The NRF provides general guidelines for dealing with emergency events. However, the plan includes no mention of how the nation would respond to an EMP attack or widespread electrical and electronics failures that could effectively cut communication lines between each level of emergency responders by disabling computers, satellites, radios, radar receivers and even traffic lights and electronic ignition systems in cars.

EMP is a pulse of energy that can be produced from non-nuclear sources, such as electromagnetic bombs, or E-bombs. Some experts claim an electromagnetic pulse shock wave can be produced by a device small enough to fit in a briefcase. But the most threatening and terrifying type of EMP attack could come following a blast from a nuclear weapon 25 to 250 miles above the Earth's surface. Like a swift stroke of lightening, EMP could immediately disrupt and damage all electronic systems and America's electrical infrastructure. A detonation over the middle of the continental U.S. "has the capability to produce significant damage to critical infrastructures that support the fabric of U.S. society and the ability of the United States and Western nations to project influence and military power," said Graham.
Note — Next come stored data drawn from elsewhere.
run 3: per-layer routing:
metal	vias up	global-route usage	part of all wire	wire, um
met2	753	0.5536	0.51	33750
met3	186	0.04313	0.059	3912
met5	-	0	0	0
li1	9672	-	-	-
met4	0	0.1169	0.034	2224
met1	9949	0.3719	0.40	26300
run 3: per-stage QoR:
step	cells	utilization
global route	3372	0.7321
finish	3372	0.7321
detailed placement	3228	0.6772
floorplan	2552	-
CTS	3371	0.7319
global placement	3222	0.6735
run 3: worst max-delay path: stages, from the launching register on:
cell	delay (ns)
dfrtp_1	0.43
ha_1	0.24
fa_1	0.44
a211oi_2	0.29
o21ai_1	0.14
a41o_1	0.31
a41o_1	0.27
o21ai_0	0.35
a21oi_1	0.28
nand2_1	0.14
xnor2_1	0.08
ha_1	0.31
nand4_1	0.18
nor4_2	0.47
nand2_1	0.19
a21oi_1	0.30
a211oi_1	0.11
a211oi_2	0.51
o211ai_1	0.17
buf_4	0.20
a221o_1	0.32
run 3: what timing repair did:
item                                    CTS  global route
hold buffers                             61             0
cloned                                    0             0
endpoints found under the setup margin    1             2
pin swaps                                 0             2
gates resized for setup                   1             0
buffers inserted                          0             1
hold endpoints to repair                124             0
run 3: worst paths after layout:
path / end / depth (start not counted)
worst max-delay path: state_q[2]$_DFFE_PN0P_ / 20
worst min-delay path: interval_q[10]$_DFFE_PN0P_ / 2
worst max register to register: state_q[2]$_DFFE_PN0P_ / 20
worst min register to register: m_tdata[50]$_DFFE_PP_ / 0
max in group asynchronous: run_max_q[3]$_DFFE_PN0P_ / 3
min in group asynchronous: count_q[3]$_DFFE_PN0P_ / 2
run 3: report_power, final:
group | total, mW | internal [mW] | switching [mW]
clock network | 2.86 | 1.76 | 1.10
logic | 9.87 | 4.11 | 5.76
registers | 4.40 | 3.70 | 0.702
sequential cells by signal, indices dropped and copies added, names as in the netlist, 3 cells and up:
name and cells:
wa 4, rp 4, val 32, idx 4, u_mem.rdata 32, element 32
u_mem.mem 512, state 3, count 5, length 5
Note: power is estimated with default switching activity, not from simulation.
## src/design/float_block_statistics_unit_defines.svh

```systemverilog
// assertion macros used by fbs_ctrl
`ifndef FLOAT_BLOCK_STATISTICS_UNIT_DEFINES_SVH
`define FLOAT_BLOCK_STATISTICS_UNIT_DEFINES_SVH

// property must hold at every clock edge outside reset
`define FBS_ASSERT(lbl, prop, msg) \
  lbl: assert property (@(posedge clk_i) disable iff (!rst_ni) (prop)) else $error(msg);

// condition must never be seen outside reset
`define FBS_NEVER(lbl, cond, msg) \
  lbl: assert property (@(posedge clk_i) disable iff (!rst_ni) !(cond)) else $error(msg);

`endif

```

## src/design/fbs_pkg.sv

```systemverilog
`default_nettype none
package fbs_pkg;

  localparam int COUNT_BITS = 24;
  localparam int SUM_W      = 31 + COUNT_BITS;
  localparam int DIV_W      = (SUM_W > 50) ? SUM_W : 50;
  localparam int DVS_W      = (COUNT_BITS > 24) ? COUNT_BITS : 24;
  localparam int DCNT_W     = $clog2(DIV_W + 1);

  localparam logic [31:0] FP_DEFAULT_NAN = 32'hFFC0_0000;
  localparam logic [7:0]  EXP_SPECIAL    = 8'hFF;

  typedef struct packed {
    logic accept;
    logic align;
    logic add;
    logic norm;
    logic prep;
    logic icap;
    logic fstart;
    logic fcap;
    logic post;
    logic load;
  } cmd_t;

  typedef struct packed {
    logic last;
    logic div_done;
  } sts_t;

  // leading zeros of a 32-bit word, 32 when zero
  function automatic logic [5:0] clz32(input logic [31:0] x);
    logic [5:0] n;
    logic       found;
    n     = 6'd32;
    found = 1'b0;
    for (int i = 31; i >= 0; i--) begin
      if (x[i] && !found) begin
        n     = 6'(31 - i);
        found = 1'b1;
      end
    end
    return n;
  endfunction

  // strict float less-than on raw bits, zeros of either sign compare equal
  function automatic logic flt_lt(input logic [31:0] a, input logic [31:0] b);
    logic r;
    if (a[30:0] == 31'd0 && b[30:0] == 31'd0) begin
      r = 1'b0;
    end else if (a[31] != b[31]) begin
      r = a[31];
    end else if (!a[31]) begin
      r = a[30:0] < b[30:0];
    end else begin
      r = a[30:0] > b[30:0];
    end
    return r;
  endfunction

endpackage
`default_nettype wire

```

## src/design/fbs_fadd.sv

```systemverilog
`default_nettype none
module fbs_fadd import fbs_pkg::*; (
  input  wire logic        clk_i,
  input  wire logic        align_i,
  input  wire logic        add_i,
  input  wire logic [31:0] a_i,
  input  wire logic [31:0] b_i,
  output logic      [31:0] sum_o
);

  logic        swap;
  logic [31:0] big, sml;
  logic [7:0]  ebig, esml, eeb, ees, d;
  logic [4:0]  sh;
  logic [23:0] msm;
  logic [53:0] w;
  logic [31:0] spec_val;

  logic        sgn_q, sub_q, spec_q;
  logic [7:0]  eeb_q;
  logic [26:0] mbig_q, al_q;
  logic [31:0] specv_q;
  logic [27:0] s_q;

  always_comb begin
    swap = b_i[30:0] > a_i[30:0];
    big  = swap ? b_i : a_i;
    sml  = swap ? a_i : b_i;
    ebig = big[30:23];
    esml = sml[30:23];
    eeb  = (ebig == 8'd0) ? 8'd1 : ebig;
    ees  = (esml == 8'd0) ? 8'd1 : esml;
    d    = eeb - ees;
    sh   = (d > 8'd27) ? 5'd27 : d[4:0];
    msm  = {esml != 8'd0, sml[22:0]};
    w    = {msm, 3'b000, 27'd0} >> sh;
    if (big[22:0] != 23'd0) begin
      spec_val = {big[31], EXP_SPECIAL, 1'b1, big[21:0]};
    end else if (esml == EXP_SPECIAL && (big[31] ^ sml[31])) begin
      spec_val = FP_DEFAULT_NAN;
    end else begin
      spec_val = big;
    end
  end

  always_ff @(posedge clk_i) begin
    if (align_i) begin
      sgn_q   <= big[31];
      sub_q   <= big[31] ^ sml[31];
      eeb_q   <= eeb;
      mbig_q  <= {ebig != 8'd0, big[22:0], 3'b000};
      al_q    <= {w[53:28], w[27] | (|w[26:0])};
      spec_q  <= (ebig == EXP_SPECIAL);
      specv_q <= spec_val;
    end
    if (add_i) begin
      s_q <= sub_q ? ({1'b0, mbig_q} - {1'b0, al_q}) : ({1'b0, mbig_q} + {1'b0, al_q});
    end
  end

  // normalize and round to nearest even
  logic [5:0]  lz;
  logic [7:0]  lim, sft;
  logic [26:0] m;
  logic [8:0]  e9;
  logic [31:0] base, r;
  logic        inc;

  always_comb begin
    lz  = clz32({s_q[26:0], 5'd0});
    lim = eeb_q - 8'd1;
    sft = ({2'b00, lz} > lim) ? lim : {2'b00, lz};
    if (s_q[27]) begin
      m  = {s_q[27:2], s_q[1] | s_q[0]};
      e9 = {1'b0, eeb_q} + 9'd1;
    end else begin
      m  = s_q[26:0] << sft[4:0];
      e9 = {1'b0, eeb_q} - {1'b0, sft};
    end
    base = {e9 - 9'd1, 23'd0} + {8'd0, m[26:3]};
    inc  = m[2] & (m[1] | m[0] | base[0]);
    r    = base + {31'd0, inc};
    if (spec_q) begin
      sum_o = specv_q;
    end else if (s_q == 28'd0) begin
      sum_o = {sgn_q & ~sub_q, 31'd0};
    end else if (r[31:23] >= 9'd255) begin
      sum_o = {sgn_q, EXP_SPECIAL, 23'd0};
    end else begin
      sum_o = {sgn_q, r[30:0]};
    end
  end

endmodule
`default_nettype wire

```

## src/design/fbs_div.sv

```systemverilog
`default_nettype none
module fbs_div import fbs_pkg::*; (
  input  wire logic             clk_i,
  input  wire logic             rst_ni,
  input  wire logic             start_i,
  input  wire logic [DIV_W-1:0] dividend_i,
  input  wire logic [DVS_W-1:0] divisor_i,
  output logic                  done_o,
  output logic      [DIV_W-1:0] quo_o,
  output logic                  rem_nz_o
);

  logic [DCNT_W-1:0] cnt_q;
  logic              done_q;
  logic [DIV_W-1:0]  quo_q;
  logic [DVS_W-1:0]  rem_q, dvs_q;
  logic [DVS_W:0]    trial, diff;
  logic              ge;

  always_comb begin
    trial = {rem_q, quo_q[DIV_W-1]};
    ge    = trial >= {1'b0, dvs_q};
    diff  = trial - {1'b0, dvs_q};
  end

  // restoring division, one quotient bit a cycle
  always_ff @(posedge clk_i or negedge rst_ni) begin
    if (!rst_ni) begin
      cnt_q  <= '0;
      done_q <= 1'b0;
    end else begin
      done_q <= 1'b0;
      if (start_i) begin
        cnt_q <= DCNT_W'(DIV_W);
      end else if (cnt_q != '0) begin
        cnt_q <= cnt_q - 1'b1;
        if (cnt_q == DCNT_W'(1)) done_q <= 1'b1;
      end
    end
  end

  always_ff @(posedge clk_i) begin
    if (start_i) begin
      quo_q <= dividend_i;
      rem_q <= '0;
      dvs_q <= divisor_i;
    end else if (cnt_q != '0) begin
      quo_q <= {quo_q[DIV_W-2:0], ge};
      rem_q <= ge ? diff[DVS_W-1:0] : trial[DVS_W-1:0];
    end
  end

  assign done_o   = done_q;
  assign quo_o    = quo_q;
  assign rem_nz_o = rem_q != '0;

endmodule
`default_nettype wire

```

## src/design/fbs_datapath.sv

```systemverilog
`default_nettype none
module fbs_datapath import fbs_pkg::*; (
  input  wire logic         clk_i,
  input  wire logic         rst_ni,
  input  wire cmd_t         cmd_i,
  output sts_t              sts_o,
  input  wire logic [31:0]  value_bits_i,
  input  wire logic         last_item_i,
  output logic      [191:0] res_data_o,
  output logic      [3:0]   res_flags_o
);

  logic [COUNT_BITS-1:0] cnt_q;
  logic [31:0] min_q, max_q, sum_q, v_q;
  logic [30:0] mmax_q, mmin_q, mnz_q;
  logic [SUM_W-1:0] msum_q;
  logic last_q;

  logic [30:0] mag;
  logic first;
  logic [31:0] fadd_sum;

  assign mag   = value_bits_i[30:0];
  assign first = cnt_q == '0;

  fbs_fadd u_fadd (
    .clk_i  (clk_i),
    .align_i(cmd_i.align),
    .add_i  (cmd_i.add),
    .a_i    (sum_q),
    .b_i    (v_q),
    .sum_o  (fadd_sum)
  );

  always_ff @(posedge clk_i or negedge rst_ni) begin
    if (!rst_ni) begin
      cnt_q  <= '0;
      sum_q  <= '0;
      mmax_q <= 31'd1;
      mmin_q <= 31'h7FFF_FFFF;
      mnz_q  <= 31'h7FFF_FFFF;
      msum_q <= '0;
      min_q  <= '0;
      max_q  <= '0;
      last_q <= 1'b0;
    end else if (cmd_i.load) begin
      cnt_q  <= '0;
      sum_q  <= '0;
      mmax_q <= 31'd1;
      mmin_q <= 31'h7FFF_FFFF;
      mnz_q  <= 31'h7FFF_FFFF;
      msum_q <= '0;
    end else if (cmd_i.accept) begin
      if (cnt_q != '1) cnt_q <= cnt_q + 1'b1;
      if (first || flt_lt(value_bits_i, min_q)) min_q <= value_bits_i;
      if (first || flt_lt(max_q, value_bits_i)) max_q <= value_bits_i;
      if (mag > mmax_q) mmax_q <= mag;
      if (mag < mmin_q) mmin_q <= mag;
      if (mag != 31'd0 && mag < mnz_q) mnz_q <= mag;
      msum_q <= msum_q + SUM_W'(mag);
      last_q <= last_item_i;
    end else if (cmd_i.norm) begin
      sum_q <= fadd_sum;
    end
  end

  always_ff @(posedge clk_i) begin
    if (cmd_i.accept) v_q <= value_bits_i;
  end

  // count to float and sum unpack
  logic [31:0] c32;
  logic [5:0]  clzc, lza;
  logic [63:0] cx;
  logic [24:0] mr;
  logic        cinc;
  logic [7:0]  ea_fld, eeff;
  logic [23:0] ma24;

  logic [23:0] mb_q, ma_q;
  logic [5:0]  eb_q;
  logic signed [9:0] ea_q;
  logic        az_q, aspec_q;

  always_comb begin
    c32    = 32'(cnt_q);
    clzc   = clz32(c32);
    cx     = {c32, 32'd0} << clzc;
    cinc   = cx[39] & ((|cx[38:0]) | cx[40]);
    mr     = {1'b0, cx[63:40]} + {24'd0, cinc};
    ea_fld = sum_q[30:23];
    eeff   = (ea_fld == 8'd0) ? 8'd1 : ea_fld;
    ma24   = {ea_fld != 8'd0, sum_q[22:0]};
    lza    = clz32({ma24, 8'd0});
  end

  always_ff @(posedge clk_i) begin
    if (cmd_i.prep) begin
      mb_q    <= mr[24] ? mr[24:1] : mr[23:0];
      eb_q    <= 6'd31 - clzc + {5'd0, mr[24]};
      ma_q    <= ma24 << lza[4:0];
      ea_q    <= $signed({2'b00, eeff}) - 10'sd127 - $signed({4'd0, lza});
      az_q    <= sum_q[30:0] == 31'd0;
      aspec_q <= ea_fld == EXP_SPECIAL;
    end
  end

  // shared divider: magnitude mean first, then float mantissa quotient
  logic             div_start, div_done, div_rnz;
  logic [DIV_W-1:0] div_dvd, div_quo;
  logic [DVS_W-1:0] div_dvs;

  assign div_start = cmd_i.prep | cmd_i.fstart;
  assign div_dvd   = cmd_i.prep ? DIV_W'(msum_q) : DIV_W'({ma_q, 26'd0});
  assign div_dvs   = cmd_i.prep ? DVS_W'(cnt_q) : DVS_W'(mb_q);

  fbs_div u_div (
    .clk_i     (clk_i),
    .rst_ni    (rst_ni),
    .start_i   (div_start),
    .dividend_i(div_dvd),
    .divisor_i (div_dvs),
    .done_o    (div_done),
    .quo_o     (div_quo),
    .rem_nz_o  (div_rnz)
  );

  logic [31:0] qmag_q;
  logic [26:0] fq_q;
  logic        frnz_q;

  always_ff @(posedge clk_i) begin
    if (cmd_i.icap) qmag_q <= div_quo[31:0];
    if (cmd_i.fcap) begin
      fq_q   <= div_quo[26:0];
      frnz_q <= div_rnz;
    end
  end

  // quotient exponent, underflow shift and rounding
  logic signed [9:0] ebias, shs;
  logic [26:0] m27;
  logic [7:0]  expo;
  logic [4:0]  dsh;
  logic [53:0] dw;
  logic [30:0] dbase, dr;
  logic        dinc;
  logic [31:0] mean_d, mean_q;

  always_comb begin
    ebias = ea_q - $signed({4'd0, eb_q}) - $signed({9'd0, ~fq_q[26]}) + 10'sd127;
    m27   = fq_q[26] ? fq_q : {fq_q[25:0], 1'b0};
    shs   = 10'sd1 - ebias;
    if (ebias >= 10'sd1) begin
      expo = 8'(ebias - 10'sd1);
      dsh  = 5'd0;
    end else begin
      expo = 8'd0;
      dsh  = (shs > 10'sd27) ? 5'd27 : shs[4:0];
    end
    dw    = {m27, 27'd0} >> dsh;
    dbase = {expo, 23'd0} + {7'd0, dw[53:30]};
    dinc  = dw[29] & ((|dw[28:0]) | frnz_q | dbase[0]);
    dr    = dbase + {30'd0, dinc};
    if (az_q) begin
      mean_d = {sum_q[31], 31'd0};
    end else if (aspec_q) begin
      mean_d = (sum_q[22:0] != 23'd0) ? {sum_q[31], EXP_SPECIAL, 1'b1, sum_q[21:0]} : sum_q;
    end else begin
      mean_d = {sum_q[31], dr};
    end
  end

  always_ff @(posedge clk_i) begin
    if (cmd_i.post) mean_q <= mean_d;
  end

  logic [30:0] mnz_out;
  logic        neg, pos;

  assign mnz_out = (mnz_q > mmax_q) ? (mmax_q - 31'd1) : mnz_q;
  assign neg     = min_q[31] & (|min_q[30:0]);
  assign pos     = ~max_q[31] & (|max_q[30:0]);

  always_ff @(posedge clk_i) begin
    if (cmd_i.load) begin
      res_data_o  <= {2'b00, qmag_q, mean_q, mnz_out, mmax_q, max_q, min_q};
      res_flags_o <= {neg & pos, pos, neg, mmin_q == 31'd0};
    end
  end

  assign sts_o.last     = last_q;
  assign sts_o.div_done = div_done;

endmodule
`default_nettype wire

```

## src/design/fbs_ctrl.sv

```systemverilog
`default_nettype none
`include "float_block_statistics_unit_defines.svh"
module fbs_ctrl import fbs_pkg::*; (
  input  wire logic clk_i,
  input  wire logic rst_ni,
  input  wire logic s_tvalid_i,
  output logic      s_tready_o,
  output logic      m_tvalid_o,
  input  wire logic m_tready_i,
  output cmd_t      cmd_o,
  input  wire sts_t sts_i
);

  typedef enum logic [3:0] {
    S_IDLE, S_ALIGN, S_ADD, S_NORM, S_PREP, S_IDIV, S_FSTART, S_FDIV, S_POST, S_LOAD
  } state_e;

  state_e state_q;
  logic   mvalid_q;
  logic   out_free;

  assign out_free   = !mvalid_q || m_tready_i;
  assign s_tready_o = state_q == S_IDLE;
  assign m_tvalid_o = mvalid_q;

  always_comb begin
    cmd_o        = '0;
    cmd_o.accept = (state_q == S_IDLE) && s_tvalid_i;
    cmd_o.align  = state_q == S_ALIGN;
    cmd_o.add    = state_q == S_ADD;
    cmd_o.norm   = state_q == S_NORM;
    cmd_o.prep   = state_q == S_PREP;
    cmd_o.icap   = (state_q == S_IDIV) && sts_i.div_done;
    cmd_o.fstart = state_q == S_FSTART;
    cmd_o.fcap   = (state_q == S_FDIV) && sts_i.div_done;
    cmd_o.post   = state_q == S_POST;
    cmd_o.load   = (state_q == S_LOAD) && out_free;
  end

  always_ff @(posedge clk_i or negedge rst_ni) begin
    if (!rst_ni) begin
      state_q  <= S_IDLE;
      mvalid_q <= 1'b0;
    end else begin
      if (mvalid_q && m_tready_i) mvalid_q <= 1'b0;
      case (state_q)
        S_IDLE:   if (s_tvalid_i) state_q <= S_ALIGN;
        S_ALIGN:  state_q <= S_ADD;
        S_ADD:    state_q <= S_NORM;
        S_NORM:   state_q <= sts_i.last ? S_PREP : S_IDLE;
        S_PREP:   state_q <= S_IDIV;
        S_IDIV:   if (sts_i.div_done) state_q <= S_FSTART;
        S_FSTART: state_q <= S_FDIV;
        S_FDIV:   if (sts_i.div_done) state_q <= S_POST;
        S_POST:   state_q <= S_LOAD;
        S_LOAD: begin
          if (out_free) begin
            mvalid_q <= 1'b1;
            state_q  <= S_IDLE;
          end
        end
        default:  state_q <= S_IDLE;
      endcase
    end
  end

  `FBS_ASSERT(a_cmd_onehot, $onehot0(cmd_o), "more than one datapath command at once")
  `FBS_NEVER(a_done_unexpected, sts_i.div_done && !(state_q == S_IDIV || state_q == S_FDIV), "divider finished outside a wait state")
  `FBS_ASSERT(a_load_shows, cmd_o.load |=> m_tvalid_o, "loaded result not offered")

endmodule
`default_nettype wire

```

## src/design/float_block_statistics_unit.sv

```systemverilog
// each input beat is accepted, then passes the align, add and round steps of the float sum adder
// the last beat of a block then runs the iterative divider, one bit a cycle, once for the
// magnitude mean and once for the float mean
// one result beat per block, held in an output register until taken
// rst_ni is asynchronous and active low: clears the accumulated statistics and the output valid
`default_nettype none
module float_block_statistics_unit import fbs_pkg::*; (
  input  wire logic         clk_i,
  input  wire logic         rst_ni,
  input  wire logic         s_axis_tvalid_i,
  output logic              s_axis_tready_o,
  input  wire logic [31:0]  s_axis_tdata_i,  // value_bits
  input  wire logic         s_axis_tlast_i,
  output logic              m_axis_tvalid_o,
  input  wire logic         m_axis_tready_i,
  // min_value, max_value, max_magnitude, min_nonzero_magnitude, mean_value, mean_magnitude
  output logic      [191:0] m_axis_tdata_o,
  // has_zero, has_negative, has_positive, both_signs
  output logic      [3:0]   m_axis_tuser_o
);

  cmd_t cmd;
  sts_t sts;

  fbs_ctrl u_ctrl (
    .clk_i     (clk_i),
    .rst_ni    (rst_ni),
    .s_tvalid_i(s_axis_tvalid_i),
    .s_tready_o(s_axis_tready_o),
    .m_tvalid_o(m_axis_tvalid_o),
    .m_tready_i(m_axis_tready_i),
    .cmd_o     (cmd),
    .sts_i     (sts)
  );

  fbs_datapath u_dp (
    .clk_i       (clk_i),
    .rst_ni      (rst_ni),
    .cmd_i       (cmd),
    .sts_o       (sts),
    .value_bits_i(s_axis_tdata_i),
    .last_item_i (s_axis_tlast_i),
    .res_data_o  (m_axis_tdata_o),
    .res_flags_o (m_axis_tuser_o)
  );

endmodule
`default_nettype wire
```
===== src/accel_sample_framer_unit.sv =====
// top level of the accelerometer sample framer with its config registers
`timescale 1ns / 1ps

// Frames accelerometer samples into a byte stream. A status item arriving
// with no frame open and an entry count nonzero and at least the watermark
// opens a frame of min(entries, max_samples) samples (max_samples clamped to
// 1..FRAME_SAMPLES_MAX) and yields the six header bytes; each sample item in
// the frame yields six little-endian bytes, and the closing sample adds the
// crc16-ccitt (low byte first, frame_end on the high byte). The output side
// sends one byte per cycle while byte_stall is low, and that byte serializer
// sets the sustained rate; a header or a sample is six bytes, the closing one eight.
// Input items are taken one per cycle while the four-entry command queue
// between classifier and serializer has room; items yielding no bytes still
// pass one transfer. No clearing pass: items are taken right after reset.
module accel_sample_framer_unit #(
	parameter int FRAME_SAMPLES_MAX = 32
) (
	input  logic        clk,
	input  logic        arst_n,
	// config port
	input  logic        psel,
	input  logic        penable,
	input  logic        pwrite,
	input  logic [2:0]  paddr,
	input  logic [31:0] pwdata,
	output logic [31:0] prdata,
	output logic        pready,
	// item channel
	input  logic        sample_valid,
	output logic        sample_stall,
	input  logic        kind,
	input  logic [7:0]  status_byte,
	input  logic signed [15:0] accel_x,
	input  logic signed [15:0] accel_y,
	input  logic signed [15:0] accel_z,
	// byte channel
	output logic        byte_valid,
	input  logic        byte_stall,
	output logic [7:0]  frame_byte,
	output logic        frame_end
);
	import asf_pkg::*;

	cfg_t cfg_q;
	logic cfg_write;
	logic reg_index;

	logic cmd_push;
	cmd_t push_cmd;
	logic cmd_full;
	logic cmd_pop;
	cmd_t pop_cmd;
	logic cmd_avail;

	// config registers
	assign pready    = 1'b1;
	assign reg_index = paddr[2];
	assign cfg_write = psel && penable && pwrite && pready;

	always_ff @(posedge clk or negedge arst_n) begin
		if (!arst_n) begin
			cfg_q.watermark   <= 5'd16;
			cfg_q.max_samples <= 6'd32;
		end else if (cfg_write) begin
			case (reg_index)
				REG_WATERMARK:   cfg_q.watermark   <= pwdata[4:0];
				REG_MAX_SAMPLES: cfg_q.max_samples <= pwdata[5:0];
				default:         cfg_q             <= cfg_q;
			endcase
		end
	end

	// register readback
	always_comb begin
		case (reg_index)
			REG_WATERMARK:   prdata = {27'd0, cfg_q.watermark};
			REG_MAX_SAMPLES: prdata = {26'd0, cfg_q.max_samples};
			default:         prdata = 32'd0;
		endcase
	end

	asf_front #(
		.FRAME_SAMPLES_MAX(FRAME_SAMPLES_MAX)
	) u_front (
		.clk          (clk),
		.arst_n       (arst_n),
		.cfg          (cfg_q),
		.sample_valid (sample_valid),
		.sample_stall (sample_stall),
		.kind         (kind),
		.status_byte  (status_byte),
		.accel_x      (accel_x),
		.accel_y      (accel_y),
		.accel_z      (accel_z),
		.cmd_push     (cmd_push),
		.cmd          (push_cmd),
		.cmd_full     (cmd_full)
	);

	asf_cmd_queue u_queue (
		.clk      (clk),
		.arst_n   (arst_n),
		.push     (cmd_push),
		.push_cmd (push_cmd),
		.full     (cmd_full),
		.pop      (cmd_pop),
		.pop_cmd  (pop_cmd),
		.nonempty (cmd_avail)
	);

	asf_back u_back (
		.clk        (clk),
		.arst_n     (arst_n),
		.cmd_avail  (cmd_avail),
		.cmd        (pop_cmd),
		.cmd_pop    (cmd_pop),
		.byte_valid (byte_valid),
		.byte_stall (byte_stall),
		.frame_byte (frame_byte),
		.frame_end  (frame_end)
	);

endmodule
"Several potential adversaries have the capability to attack the United States with a high-altitude nuclear weapon-generated electromagnetic pulse, and others appear to be pursuing efforts to obtain that capability," said Graham. "A determined adversary can achieve an EMP attack capability without having a high level of sophistication. For example, an adversary would not have to have long-range ballistic missiles to conduct an EMP attack against the United States. Such an attack could be launched from a freighter off the U.S. coast using a short- or medium-range missile to loft a nuclear warhead to high altitude. Terrorists sponsored by a rogue state could attempt to execute such an attack without revealing the identity of the perpetrators. Iran, the world's leading sponsor of international terrorism, has practiced launching a mobile ballistic missile from a vessel in the Caspian Sea. Iran has also tested high-altitude explosions of the Shahab-III, a test mode consistent with EMP attack, and described the tests as successful. Iranian military writings explicitly discuss a nuclear EMP attack that would gravely harm the United States. While the commission does not know the intention of Iran in conducting these activities, we are disturbed by the capability that emerges when we connect the dots."

An EMP assault could prove devastating because of the unprecedented cascading failures of major infrastructures that could result. Because of America's heavy reliance on electricity and electronics, the impact would be far worse than on a country less advanced technologically. Graham and the commission see the potential for failure in the financial system, the system of distribution for food and water, medical care and trade and production.

"The recovery of any one of the key national infrastructures is dependent upon the recovery of others," he said. "The longer the outage, the more problematic and uncertain the recovery will be. It is possible for the functional outages to become mutually reinforcing until at some point the degradation of infrastructure could have irreversible effects on the country's ability to support its population."

In an earlier report, the commission even went so far as to suggest, in its opening sentence, that an EMP attack "might result in the defeat of our military forces."

Knocke said DHS is highly concerned about the threat of nuclear attack and other disasters.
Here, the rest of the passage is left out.